Problem to solve -> Entries follow. Give back exactly the lines starting at the one containing "-- critical path, stage" and ending at the one containing "Power figures use", and no other lines.

Data shown ->
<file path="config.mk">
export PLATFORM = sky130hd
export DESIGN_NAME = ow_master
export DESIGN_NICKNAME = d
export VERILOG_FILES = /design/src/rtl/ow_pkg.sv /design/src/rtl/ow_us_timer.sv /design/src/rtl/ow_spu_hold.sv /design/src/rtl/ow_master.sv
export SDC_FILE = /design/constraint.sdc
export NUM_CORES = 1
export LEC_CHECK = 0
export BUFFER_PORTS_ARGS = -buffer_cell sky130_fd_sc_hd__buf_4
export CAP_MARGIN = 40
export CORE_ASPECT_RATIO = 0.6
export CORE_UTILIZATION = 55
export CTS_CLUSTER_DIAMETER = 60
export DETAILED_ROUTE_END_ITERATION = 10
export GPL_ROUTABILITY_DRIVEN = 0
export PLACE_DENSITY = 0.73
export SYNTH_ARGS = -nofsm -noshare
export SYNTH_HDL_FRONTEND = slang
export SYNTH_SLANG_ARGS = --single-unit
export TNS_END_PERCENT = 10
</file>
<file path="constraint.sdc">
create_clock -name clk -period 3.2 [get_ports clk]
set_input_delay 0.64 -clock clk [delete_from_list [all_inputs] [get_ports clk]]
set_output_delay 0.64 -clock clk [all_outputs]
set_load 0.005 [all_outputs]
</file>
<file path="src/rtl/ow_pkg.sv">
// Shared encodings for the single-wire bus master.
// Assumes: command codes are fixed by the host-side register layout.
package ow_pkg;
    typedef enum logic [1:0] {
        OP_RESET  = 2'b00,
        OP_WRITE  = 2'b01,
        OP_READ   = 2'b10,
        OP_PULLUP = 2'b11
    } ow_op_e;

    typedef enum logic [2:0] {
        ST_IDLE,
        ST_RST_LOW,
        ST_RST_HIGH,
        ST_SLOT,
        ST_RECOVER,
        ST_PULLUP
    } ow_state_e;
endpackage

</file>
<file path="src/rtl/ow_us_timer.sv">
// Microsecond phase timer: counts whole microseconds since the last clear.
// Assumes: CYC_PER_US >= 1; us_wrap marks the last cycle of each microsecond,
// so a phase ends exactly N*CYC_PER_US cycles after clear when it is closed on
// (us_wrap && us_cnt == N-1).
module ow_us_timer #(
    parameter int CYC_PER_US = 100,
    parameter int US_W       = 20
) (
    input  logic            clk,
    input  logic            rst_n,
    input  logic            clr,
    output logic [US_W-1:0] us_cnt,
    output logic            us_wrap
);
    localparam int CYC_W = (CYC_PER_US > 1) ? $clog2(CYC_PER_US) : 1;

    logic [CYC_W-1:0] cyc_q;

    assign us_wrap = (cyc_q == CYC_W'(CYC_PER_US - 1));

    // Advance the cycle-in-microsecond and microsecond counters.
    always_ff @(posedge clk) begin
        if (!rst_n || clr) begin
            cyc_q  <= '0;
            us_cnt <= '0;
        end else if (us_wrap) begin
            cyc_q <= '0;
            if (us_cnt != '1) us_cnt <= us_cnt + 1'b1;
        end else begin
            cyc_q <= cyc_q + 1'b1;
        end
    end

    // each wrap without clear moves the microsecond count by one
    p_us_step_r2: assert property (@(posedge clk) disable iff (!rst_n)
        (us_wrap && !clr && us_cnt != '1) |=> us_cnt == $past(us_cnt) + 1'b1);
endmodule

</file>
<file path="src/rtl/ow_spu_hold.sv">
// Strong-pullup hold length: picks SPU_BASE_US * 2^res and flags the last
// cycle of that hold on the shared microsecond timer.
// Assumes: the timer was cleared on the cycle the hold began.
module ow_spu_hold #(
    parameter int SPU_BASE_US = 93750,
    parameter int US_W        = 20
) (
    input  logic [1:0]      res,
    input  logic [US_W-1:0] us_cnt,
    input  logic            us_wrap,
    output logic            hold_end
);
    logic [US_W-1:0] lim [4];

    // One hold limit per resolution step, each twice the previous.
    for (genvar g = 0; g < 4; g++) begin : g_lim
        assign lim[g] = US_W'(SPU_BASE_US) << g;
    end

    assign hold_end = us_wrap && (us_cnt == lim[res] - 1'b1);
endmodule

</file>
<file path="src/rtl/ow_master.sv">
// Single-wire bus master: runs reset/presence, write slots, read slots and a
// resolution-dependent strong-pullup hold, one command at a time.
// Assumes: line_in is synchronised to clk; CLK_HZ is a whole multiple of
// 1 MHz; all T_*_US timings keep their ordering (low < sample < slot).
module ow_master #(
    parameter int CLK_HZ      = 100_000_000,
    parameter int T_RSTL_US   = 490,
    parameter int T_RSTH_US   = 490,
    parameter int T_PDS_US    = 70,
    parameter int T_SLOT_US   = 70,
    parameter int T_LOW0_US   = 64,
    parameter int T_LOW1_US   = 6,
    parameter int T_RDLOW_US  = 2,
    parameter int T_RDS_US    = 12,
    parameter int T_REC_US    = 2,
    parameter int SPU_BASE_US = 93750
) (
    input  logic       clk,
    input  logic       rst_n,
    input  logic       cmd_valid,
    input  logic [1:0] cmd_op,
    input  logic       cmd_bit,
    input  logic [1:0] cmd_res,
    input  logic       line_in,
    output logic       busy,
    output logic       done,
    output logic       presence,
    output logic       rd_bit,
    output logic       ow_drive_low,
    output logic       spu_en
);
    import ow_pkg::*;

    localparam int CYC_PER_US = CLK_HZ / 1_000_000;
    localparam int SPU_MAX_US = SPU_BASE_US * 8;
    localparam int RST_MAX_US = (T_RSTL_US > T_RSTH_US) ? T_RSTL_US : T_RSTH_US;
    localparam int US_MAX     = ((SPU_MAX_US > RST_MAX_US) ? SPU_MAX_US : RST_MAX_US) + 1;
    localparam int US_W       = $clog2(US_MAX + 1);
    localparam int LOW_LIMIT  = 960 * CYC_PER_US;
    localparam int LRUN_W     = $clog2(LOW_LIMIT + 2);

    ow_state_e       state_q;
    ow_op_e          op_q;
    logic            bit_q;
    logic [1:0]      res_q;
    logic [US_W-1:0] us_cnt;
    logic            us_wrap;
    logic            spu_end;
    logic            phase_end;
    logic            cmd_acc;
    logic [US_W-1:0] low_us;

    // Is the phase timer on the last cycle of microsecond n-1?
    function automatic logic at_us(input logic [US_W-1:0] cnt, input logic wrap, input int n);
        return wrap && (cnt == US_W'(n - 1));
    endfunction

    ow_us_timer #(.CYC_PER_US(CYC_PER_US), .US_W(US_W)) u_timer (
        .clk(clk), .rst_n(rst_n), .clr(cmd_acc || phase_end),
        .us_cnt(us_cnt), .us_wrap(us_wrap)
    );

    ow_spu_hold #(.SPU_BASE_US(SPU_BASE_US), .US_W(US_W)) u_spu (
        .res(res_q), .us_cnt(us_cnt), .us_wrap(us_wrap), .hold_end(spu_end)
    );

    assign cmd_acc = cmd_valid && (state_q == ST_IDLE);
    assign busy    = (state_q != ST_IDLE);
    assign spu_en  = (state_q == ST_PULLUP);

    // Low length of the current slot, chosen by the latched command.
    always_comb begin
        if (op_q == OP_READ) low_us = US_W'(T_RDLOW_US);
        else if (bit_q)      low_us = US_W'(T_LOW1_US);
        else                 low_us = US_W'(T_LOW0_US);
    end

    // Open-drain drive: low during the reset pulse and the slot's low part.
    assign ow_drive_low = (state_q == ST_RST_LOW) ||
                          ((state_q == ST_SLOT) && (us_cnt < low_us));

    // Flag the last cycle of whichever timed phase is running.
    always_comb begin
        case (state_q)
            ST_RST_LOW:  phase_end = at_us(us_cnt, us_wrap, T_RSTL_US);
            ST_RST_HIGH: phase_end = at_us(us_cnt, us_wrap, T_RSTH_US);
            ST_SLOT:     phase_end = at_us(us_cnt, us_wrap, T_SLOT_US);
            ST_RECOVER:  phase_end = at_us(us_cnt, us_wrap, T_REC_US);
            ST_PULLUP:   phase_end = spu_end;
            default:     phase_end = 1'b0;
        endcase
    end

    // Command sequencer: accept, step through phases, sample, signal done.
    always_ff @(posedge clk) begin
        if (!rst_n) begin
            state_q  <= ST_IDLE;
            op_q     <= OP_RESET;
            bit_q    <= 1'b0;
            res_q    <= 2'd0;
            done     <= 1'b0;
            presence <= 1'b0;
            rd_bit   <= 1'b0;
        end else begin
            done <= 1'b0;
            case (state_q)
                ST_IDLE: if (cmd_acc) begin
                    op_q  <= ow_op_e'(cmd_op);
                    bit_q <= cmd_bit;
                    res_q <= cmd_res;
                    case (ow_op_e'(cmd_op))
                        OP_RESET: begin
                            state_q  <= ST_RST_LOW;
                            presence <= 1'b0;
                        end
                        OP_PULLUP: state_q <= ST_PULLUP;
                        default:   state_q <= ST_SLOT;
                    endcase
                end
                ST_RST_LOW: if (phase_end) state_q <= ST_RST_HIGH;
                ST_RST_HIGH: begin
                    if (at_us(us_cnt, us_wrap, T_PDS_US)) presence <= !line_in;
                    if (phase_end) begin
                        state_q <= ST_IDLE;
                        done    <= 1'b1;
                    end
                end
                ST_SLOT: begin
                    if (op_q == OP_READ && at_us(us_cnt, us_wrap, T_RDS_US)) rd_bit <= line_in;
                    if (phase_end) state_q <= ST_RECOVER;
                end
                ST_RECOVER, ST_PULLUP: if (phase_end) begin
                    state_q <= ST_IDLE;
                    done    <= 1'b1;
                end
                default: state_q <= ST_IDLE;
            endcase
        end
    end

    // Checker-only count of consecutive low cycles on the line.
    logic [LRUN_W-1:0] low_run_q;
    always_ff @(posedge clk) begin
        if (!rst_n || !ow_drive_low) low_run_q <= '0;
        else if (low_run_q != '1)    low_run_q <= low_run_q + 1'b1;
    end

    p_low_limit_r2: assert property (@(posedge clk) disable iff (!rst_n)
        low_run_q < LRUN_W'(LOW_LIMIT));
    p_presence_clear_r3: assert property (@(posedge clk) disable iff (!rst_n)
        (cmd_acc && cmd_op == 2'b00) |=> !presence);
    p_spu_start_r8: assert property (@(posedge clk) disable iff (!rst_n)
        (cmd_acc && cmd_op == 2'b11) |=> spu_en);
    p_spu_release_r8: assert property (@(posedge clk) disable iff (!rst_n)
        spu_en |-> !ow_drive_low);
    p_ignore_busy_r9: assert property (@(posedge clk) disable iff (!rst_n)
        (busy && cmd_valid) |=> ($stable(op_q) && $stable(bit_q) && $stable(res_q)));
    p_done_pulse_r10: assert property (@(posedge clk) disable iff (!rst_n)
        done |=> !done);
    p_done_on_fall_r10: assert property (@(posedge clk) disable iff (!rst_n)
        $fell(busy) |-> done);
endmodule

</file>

...

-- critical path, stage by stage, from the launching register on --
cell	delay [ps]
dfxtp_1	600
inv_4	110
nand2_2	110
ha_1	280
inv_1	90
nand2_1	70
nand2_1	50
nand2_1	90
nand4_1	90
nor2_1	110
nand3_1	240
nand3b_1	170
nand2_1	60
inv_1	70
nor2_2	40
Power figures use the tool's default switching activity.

Response ->
-- critical path, stage by stage, from the launching register on --
cell	delay [ps]
dfxtp_1	600
inv_4	110
nand2_2	110
ha_1	280
inv_1	90
nand2_1	70
nand2_1	50
nand2_1	90
nand4_1	90
nor2_1	110
nand3_1	240
nand3b_1	170
nand2_1	60
inv_1	70
nor2_2	40
Power figures use the tool's default switching activity.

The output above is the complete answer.